Here’s a picture of my Petri dish from this month’s monitoring:
All of the blue and purple spots you see (but not the pink spots) are E. coli colonies. Pretty colorful, huh? These results violate Virginia’s primary water quality standards, which means that the water I tested was not safe for “primary contact” activities like swimming or wading. Unfortunately, the same day I took this sample, I saw lots of people and pups splashing in the water at a dog park upstream from my monitoring site.
- Dogs and their owners frolicking in Four Mile Run.

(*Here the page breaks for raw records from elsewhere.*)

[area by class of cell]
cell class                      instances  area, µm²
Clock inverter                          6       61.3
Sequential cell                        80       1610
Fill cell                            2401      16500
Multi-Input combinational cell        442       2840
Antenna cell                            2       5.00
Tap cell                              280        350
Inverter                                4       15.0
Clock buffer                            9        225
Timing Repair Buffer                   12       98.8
File: src/rtl/ecc_pkg.sv
package ecc_pkg;
  localparam int DATA_W    = 64;
  localparam int HAM_W     = 7;
  localparam int CHK_W     = HAM_W + 1;
  localparam int LANES     = DATA_W / 8;
  localparam int CODE_LAST = DATA_W + HAM_W;

  typedef enum logic [2:0] {
    ST_IDLE,
    ST_RD_ISSUE,
    ST_RD_WAIT,
    ST_WR_ISSUE,
    ST_WR_PASS
  } rmw_state_e;

  // Hamming position of data bit k: k-th non power-of-two in 1..CODE_LAST
  function automatic int data_pos(input int k);
    int n;
    int res;
    n   = 0;
    res = 0;
    for (int p = 1; p <= CODE_LAST; p++) begin
      if ((p & (p - 1)) != 0) begin
        if (n == k) res = p;
        n++;
      end
    end
    return res;
  endfunction

  // Data bits that feed Hamming check bit i
  function automatic logic [DATA_W-1:0] chk_mask(input int i);
    logic [DATA_W-1:0] m;
    int pos;
    m = '0;
    for (int k = 0; k < DATA_W; k++) begin
      pos  = data_pos(k);
      m[k] = pos[i];
    end
    return m;
  endfunction
endpackage

File: src/rtl/ecc_rst_sync.sv
module ecc_rst_sync (
  input  logic clk,
  input  logic rst_n,
  output logic rst_n_sync
);
  logic [1:0] sync_q;

  always_ff @(posedge clk or negedge rst_n) begin
    if (!rst_n) sync_q <= 2'b00;
    else        sync_q <= {sync_q[0], 1'b1};
  end

  assign rst_n_sync = sync_q[1];
endmodule

File: src/rtl/ecc_secded_enc.sv
module ecc_secded_enc
  import ecc_pkg::*;
(
  input  logic [DATA_W-1:0] data_i,
  output logic [CHK_W-1:0]  chk_o
);
  logic [HAM_W-1:0] ham;

  for (genvar i = 0; i < HAM_W; i++) begin : g_ham
    localparam logic [DATA_W-1:0] SEL = chk_mask(i);
    assign ham[i] = ^(data_i & SEL);
  end

  assign chk_o = {(^data_i) ^ (^ham), ham};
endmodule

File: src/rtl/ecc_secded_dec.sv
module ecc_secded_dec
  import ecc_pkg::*;
(
  input  logic [DATA_W-1:0] data_i,
  input  logic [CHK_W-1:0]  chk_i,
  output logic [DATA_W-1:0] data_o,
  output logic              sbe_o,
  output logic              dbe_o
);
  logic [CHK_W-1:0] recalc;
  logic [HAM_W-1:0] syn;
  logic             odd;

  ecc_secded_enc u_enc (
    .data_i (data_i),
    .chk_o  (recalc)
  );

  assign syn   = chk_i[HAM_W-1:0] ^ recalc[HAM_W-1:0];
  // parity of received word = regenerated overall bit ^ regenerated ham ^ received bits
  assign odd   = recalc[CHK_W-1] ^ (^recalc[HAM_W-1:0]) ^ (^chk_i);
  assign sbe_o = odd && (syn <= HAM_W'(CODE_LAST));
  assign dbe_o = !sbe_o && (odd || (syn != '0));

  for (genvar k = 0; k < DATA_W; k++) begin : g_fix
    localparam int POS = data_pos(k);
    assign data_o[k] = data_i[k] ^ (sbe_o && (syn == HAM_W'(POS)));
  end
endmodule

File: src/rtl/ecc_rd_fifo.sv
module ecc_rd_fifo #(
  parameter int WIDTH = 64,
  parameter int DEPTH = 2
) (
  input  logic             clk,
  input  logic             rst_n,
  input  logic             push,
  input  logic [WIDTH-1:0] push_data,
  input  logic             pop,
  output logic [WIDTH-1:0] head,
  output logic             empty,
  output logic             full
);
  localparam int PW = (DEPTH > 1) ? $clog2(DEPTH) : 1;
  localparam int CW = $clog2(DEPTH + 1);
  localparam logic [PW-1:0] LAST = PW'(DEPTH - 1);
  localparam logic [CW-1:0] FULL_CNT = CW'(DEPTH);

  logic [WIDTH-1:0] store_q [DEPTH];
  logic [PW-1:0]    wr_ptr_q, wr_ptr_d, rd_ptr_q, rd_ptr_d;
  logic [CW-1:0]    cnt_q, cnt_d;
  logic             do_push, do_pop;

  assign empty   = (cnt_q == '0);
  assign full    = (cnt_q == FULL_CNT);
  assign do_push = push && !full;
  assign do_pop  = pop && !empty;
  assign head    = store_q[rd_ptr_q];

  always_comb begin
    wr_ptr_d = wr_ptr_q;
    rd_ptr_d = rd_ptr_q;
    cnt_d    = cnt_q;
    if (do_push) wr_ptr_d = (wr_ptr_q == LAST) ? '0 : wr_ptr_q + 1'b1;
    if (do_pop)  rd_ptr_d = (rd_ptr_q == LAST) ? '0 : rd_ptr_q + 1'b1;
    if (do_push && !do_pop)      cnt_d = cnt_q + 1'b1;
    else if (do_pop && !do_push) cnt_d = cnt_q - 1'b1;
  end

  always_ff @(posedge clk or negedge rst_n) begin
    if (!rst_n) begin
      wr_ptr_q <= '0;
      rd_ptr_q <= '0;
      cnt_q    <= '0;
    end else begin
      wr_ptr_q <= wr_ptr_d;
      rd_ptr_q <= rd_ptr_d;
      cnt_q    <= cnt_d;
    end
  end

  for (genvar e = 0; e < DEPTH; e++) begin : g_slot
    always_ff @(posedge clk or negedge rst_n) begin
      if (!rst_n)                                  store_q[e] <= '0;
      else if (do_push && (wr_ptr_q == PW'(e)))    store_q[e] <= push_data;
    end
  end

  AST_NO_OVERFLOW:  assert property (@(posedge clk) disable iff (!rst_n) push |-> !full);
  AST_NO_UNDERFLOW: assert property (@(posedge clk) disable iff (!rst_n) pop |-> !empty);
endmodule
<file path="config.mk">
export PLATFORM = sky130hd
export DESIGN_NAME = periodic_timer
export DESIGN_NICKNAME = d
export VERILOG_FILES = /design/src/rtl/ptmr_pkg.sv /design/src/rtl/ptmr_addr_dec.sv /design/src/rtl/ptmr_counter.sv /design/src/rtl/ptmr_regs.sv /design/src/rtl/periodic_timer.sv
export SDC_FILE = /design/constraint.sdc
export NUM_CORES = 1
export LEC_CHECK = 0
export ABC_AREA = 1
export CAP_MARGIN = 20
export CORE_ASPECT_RATIO = 1.25
export CORE_MARGIN = 2
export CORE_UTILIZATION = 45
export CTS_CLUSTER_SIZE = 28
export DETAILED_ROUTE_END_ITERATION = 6
export PLACE_DENSITY = 0.83
export SLEW_MARGIN = 20
export SYNTH_ARGS = -nofsm -noshare
export SYNTH_HDL_FRONTEND = slang
export SYNTH_SLANG_ARGS = --single-unit
</file>
<file path="constraint.sdc">
create_clock -name clk -period 1.95 [get_ports clk]
set_input_delay 0.39 -clock clk [delete_from_list [all_inputs] [get_ports clk]]
set_output_delay 0.39 -clock clk [all_outputs]
set_load 0.02 [all_outputs]
</file>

Why was the water quality so bad this month? The week before I took this sample, we had a lot of stormy weather in the Washington, DC area. Every time it rains, water washes off of hard surfaces like roads, parking lots, and rooftops instead of soaking into the ground like it would in a natural environment. After running off of these impervious surfaces, stormwater flows through gutters and pipes directly into our local waterways, carrying dirt, fertilizer, trash, oil, grease, metals, and any other substance it comes into contact with along the way.

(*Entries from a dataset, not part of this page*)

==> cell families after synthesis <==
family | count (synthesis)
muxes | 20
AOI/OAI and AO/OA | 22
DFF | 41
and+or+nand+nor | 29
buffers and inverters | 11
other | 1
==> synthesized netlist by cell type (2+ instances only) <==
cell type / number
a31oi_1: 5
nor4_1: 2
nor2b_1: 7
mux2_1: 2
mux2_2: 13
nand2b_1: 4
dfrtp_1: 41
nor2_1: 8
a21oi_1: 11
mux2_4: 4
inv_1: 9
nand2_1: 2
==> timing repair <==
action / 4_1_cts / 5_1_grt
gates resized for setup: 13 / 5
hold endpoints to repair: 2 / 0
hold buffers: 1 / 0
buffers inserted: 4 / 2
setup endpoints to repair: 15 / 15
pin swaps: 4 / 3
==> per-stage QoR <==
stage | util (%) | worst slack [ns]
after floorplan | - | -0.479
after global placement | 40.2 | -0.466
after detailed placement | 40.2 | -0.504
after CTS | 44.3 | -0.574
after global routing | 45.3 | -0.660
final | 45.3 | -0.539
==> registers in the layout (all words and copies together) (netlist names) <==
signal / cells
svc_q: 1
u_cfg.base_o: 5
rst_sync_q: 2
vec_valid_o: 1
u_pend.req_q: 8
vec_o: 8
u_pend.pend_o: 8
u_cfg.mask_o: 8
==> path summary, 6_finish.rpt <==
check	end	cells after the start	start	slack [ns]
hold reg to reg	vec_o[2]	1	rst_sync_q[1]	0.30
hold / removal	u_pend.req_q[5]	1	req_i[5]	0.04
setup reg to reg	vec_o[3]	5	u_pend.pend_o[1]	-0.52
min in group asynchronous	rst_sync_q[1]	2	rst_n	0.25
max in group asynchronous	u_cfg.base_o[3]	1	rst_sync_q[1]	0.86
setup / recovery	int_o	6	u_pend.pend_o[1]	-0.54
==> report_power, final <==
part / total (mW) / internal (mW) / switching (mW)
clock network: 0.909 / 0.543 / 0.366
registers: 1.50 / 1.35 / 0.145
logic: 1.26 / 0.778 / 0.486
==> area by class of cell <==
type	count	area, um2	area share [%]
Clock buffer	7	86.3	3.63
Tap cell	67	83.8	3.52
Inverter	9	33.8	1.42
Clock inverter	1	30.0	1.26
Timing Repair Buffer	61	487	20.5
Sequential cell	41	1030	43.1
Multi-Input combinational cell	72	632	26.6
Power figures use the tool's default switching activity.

In Four Mile Run, the biggest problem is waste from humans, dogs, birds, and other wildlife. Dogs contribute over 5,000 pounds of droppings every day to the Four Mile Run watershed, on top of the unquantifiable contributions of wild raccoons and Canada geese. When stormwater runoff carries that waste into the stream, bacteria levels can get high enough to make people sick. (Sewage spills like this recent one are another potential source of bacteria, although they’re fortunately less frequent than rainstorms.)

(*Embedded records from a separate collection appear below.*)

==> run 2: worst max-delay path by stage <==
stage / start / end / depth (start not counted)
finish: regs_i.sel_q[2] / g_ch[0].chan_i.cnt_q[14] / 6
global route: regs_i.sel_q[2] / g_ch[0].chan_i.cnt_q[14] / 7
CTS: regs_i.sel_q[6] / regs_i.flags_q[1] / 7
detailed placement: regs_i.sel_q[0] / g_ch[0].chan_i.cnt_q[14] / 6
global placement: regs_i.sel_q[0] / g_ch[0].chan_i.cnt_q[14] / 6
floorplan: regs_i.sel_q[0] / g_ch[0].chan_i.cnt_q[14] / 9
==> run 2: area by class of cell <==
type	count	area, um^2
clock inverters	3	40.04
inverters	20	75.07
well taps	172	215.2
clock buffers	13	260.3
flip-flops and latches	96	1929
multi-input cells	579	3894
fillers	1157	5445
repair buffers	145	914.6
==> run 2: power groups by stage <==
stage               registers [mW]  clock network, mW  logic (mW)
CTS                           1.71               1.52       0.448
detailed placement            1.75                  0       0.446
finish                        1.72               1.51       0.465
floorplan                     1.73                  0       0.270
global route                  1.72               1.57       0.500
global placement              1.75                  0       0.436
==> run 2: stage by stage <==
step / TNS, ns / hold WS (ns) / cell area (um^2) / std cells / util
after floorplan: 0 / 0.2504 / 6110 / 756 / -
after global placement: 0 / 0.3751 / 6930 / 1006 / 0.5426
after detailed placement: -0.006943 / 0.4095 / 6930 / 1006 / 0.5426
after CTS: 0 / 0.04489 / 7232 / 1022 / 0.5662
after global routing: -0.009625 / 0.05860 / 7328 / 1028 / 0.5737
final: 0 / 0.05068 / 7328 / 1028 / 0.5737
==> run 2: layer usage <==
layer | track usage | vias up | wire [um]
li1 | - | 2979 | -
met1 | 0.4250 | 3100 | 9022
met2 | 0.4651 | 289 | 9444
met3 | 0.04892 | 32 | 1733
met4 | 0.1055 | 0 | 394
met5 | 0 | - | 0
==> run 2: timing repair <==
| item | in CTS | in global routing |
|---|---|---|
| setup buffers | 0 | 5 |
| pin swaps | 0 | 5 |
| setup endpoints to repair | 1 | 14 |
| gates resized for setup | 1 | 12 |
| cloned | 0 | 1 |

So if you live near a river or stream where you like to swim or play, here’s a good rule of thumb for knowing if it’s safe to go in: you should avoid contact with the water for at least 24 hours after it rains, and at least 72 hours after heavy rains. And if the water looks or smells funny, it’s best to stay on dry land.
It’s also important to remember that bacteria doesn’t stay put in local streams like Four Mile Run—it continues to flow downstream, along with pollution from other small tributaries, into the Potomac River and ultimately to the Chesapeake Bay. It can end up at beaches where families go on vacation. And this isn’t just a problem in the mid-Atlantic region—it’s happening in communities across the nation, everywhere urban development is transforming natural landscapes into pollution-generating impervious surfaces. In fact, stormwater runoff is the largest known source of beach closings and advisory days nationwide.
Today NRDC released its 23rd annual beach water quality report, Testing the Waters. This report is a useful, comprehensive guide to the bacteria levels and trends at the beaches you and your family like to visit. You can use it to find out whether stormwater pollution has led to beach closings or advisories in your area. Keep your friends and family safe by choosing beaches with better track records of clean water.
In the longer term, you can use Testing the Waters to learn about policies that can help significantly reduce stormwater runoff in your state or town. For example, as part of NRDC’s commitment to cleaning up the Chesapeake Bay and its tributaries, we’re fighting for strong stormwater controls that incentivize the use of modern green infrastructure techniques in a number of places throughout the Bay watershed, including Arlington County.
- Buckroe Beach, Virginia, on the Chesapeake Bay. Photo credit: Flickr user Steve Loya
In the meantime, I’ll be “testing the waters” in my own neighborhood, helping Arlingtonians know when Four Mile Run is safe for them and their four-legged friends. I might even take a dip at a downstream beach this summer – just maybe not after a rainstorm.